The Propagation Problem
One of the study’s more sobering findings is that compromise rarely stays contained. Researchers documented cross-agent propagation of unsafe practices, where corrupted instructions spread from one agent to others, leading to coordinated harmful behavior including attempts to shut down fellow agents and send unauthorized broadcasts across the network.
For enterprises deploying multiple agents that draw from shared data repositories, this is a significant concern. A single poisoned document, misfiled policy, or manipulated record has the potential to affect every agent with access to the same data pool. The researchers are direct about the broader stakes: “The implications of delegating authority to persistent agents are not yet widely internalized and may fail to keep up with the pace of autonomous AI systems development.”
What Enterprises Are Walking Into
Over 80% of enterprise data exists in unstructured formats — emails, documents, file shares, and chat logs — the same formats agents exploit throughout the research. The vast majority of this data has never been classified, curated, or access-controlled with AI consumption in mind.
Agents deployed on top of unmanaged repositories inherit every flaw within them: sensitive records, contradictory policies, and ROT (Redundant, Outdated, Trivial) content accumulated over years. The researchers are clear that what they documented is grounded in the vulnerabilities of ungoverned data environments: “Our findings establish the existence of security-, privacy-, and governance-relevant vulnerabilities in realistic deployment settings.”
Governing the Data Before Deploying the Agent
Much of the current security conversation around agentic AI centers on model-level controls: system prompts, output filters, and alignment techniques. The Agents of Chaos findings indicate that these measures are insufficient on their own when the underlying data environment is uncontrolled. Other recent studies have corroborated that model-level guardrails often fail to prevent agentic misalignment, such as Anthropic’s 2025 study, which found AI agents capable of blackmail and corporate espionage.
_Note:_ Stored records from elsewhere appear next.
**config.mk**
```make
export PLATFORM = sky130hd
export DESIGN_NAME = mbrot_mul
export DESIGN_NICKNAME = d
export VERILOG_FILES = /design/src/rtl/mbrot_pkg.sv /design/src/rtl/mbrot_mul.sv
export SDC_FILE = /design/constraint.sdc
export NUM_CORES = 2
export LEC_CHECK = 0
export BUFFER_PORTS_ARGS = -buffer_cell sky130_fd_sc_hd__clkbuf_2
export CAP_MARGIN = 15
export CORE_ASPECT_RATIO = 0.8
export CORE_UTILIZATION = 55
export DETAILED_ROUTE_END_ITERATION = 10
export GPL_TIMING_DRIVEN = 0
export HOLD_SLACK_MARGIN = 0.12
export PLACE_DENSITY = 0.73
export SLEW_MARGIN = 20
export SYNTH_ARGS = -nofsm -noshare
export SYNTH_HDL_FRONTEND = slang
export SYNTH_SLANG_ARGS = --single-unit
```
**constraint.sdc**
```tcl
create_clock -name clk -period 22 [get_ports clk]
set_clock_uncertainty 0.1 [all_clocks]
set_input_delay 3.3 -clock clk [delete_from_list [all_inputs] [get_ports clk]]
set_output_delay 3.3 -clock clk [all_outputs]
set_load 0.05 [all_outputs]
```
Governance of what agents can access is the most reliable guardrail against agentic vulnerabilities.
A data governance framework for agentic AI deployment should include:
- Classification and access control: Tag data by sensitivity and content type, and enforce purpose-limited access so agents can only reach information relevant to their defined function. An agent built to summarize contracts has no business reading HR files.
- Data curation and ROT remediation: Remove redundant, outdated, and trivial content before it enters an agent’s accessible environment. Stale or contradictory data is a liability.
- Audit trails and access logging: Maintain independent records of what agents accessed and produced. As the study demonstrates, agent self-reports cannot be taken at face value.
- Data lineage: Track the origin and history of every file an agent can access, so manipulated or injected content can be identified and quarantined before it propagates.
- Kill switches and human oversight checkpoints: Define categories of high-impact actions — data deletion, external communications, configuration changes — that require explicit human confirmation before execution.
The Accountability Question
Agents of Chaos is a study about autonomous AI behavior, but its deepest lesson is about data: what agents can reach determines what damage they can do.
The research raises unresolved questions about accountability, delegated authority, and liability for downstream harms: questions that legal scholars and policymakers are only beginning to work through. For enterprises, answering those questions will require records of what AI accessed, when, under whose authority, and what it produced as a result.
As agentic AI deployment accelerates across industries, data governance is the infrastructure that makes accountability possible. Organizations that govern their unstructured data before deploying agents will be better prepared to contain vulnerabilities, remediate failures, and demonstrate responsible AI use when it matters most.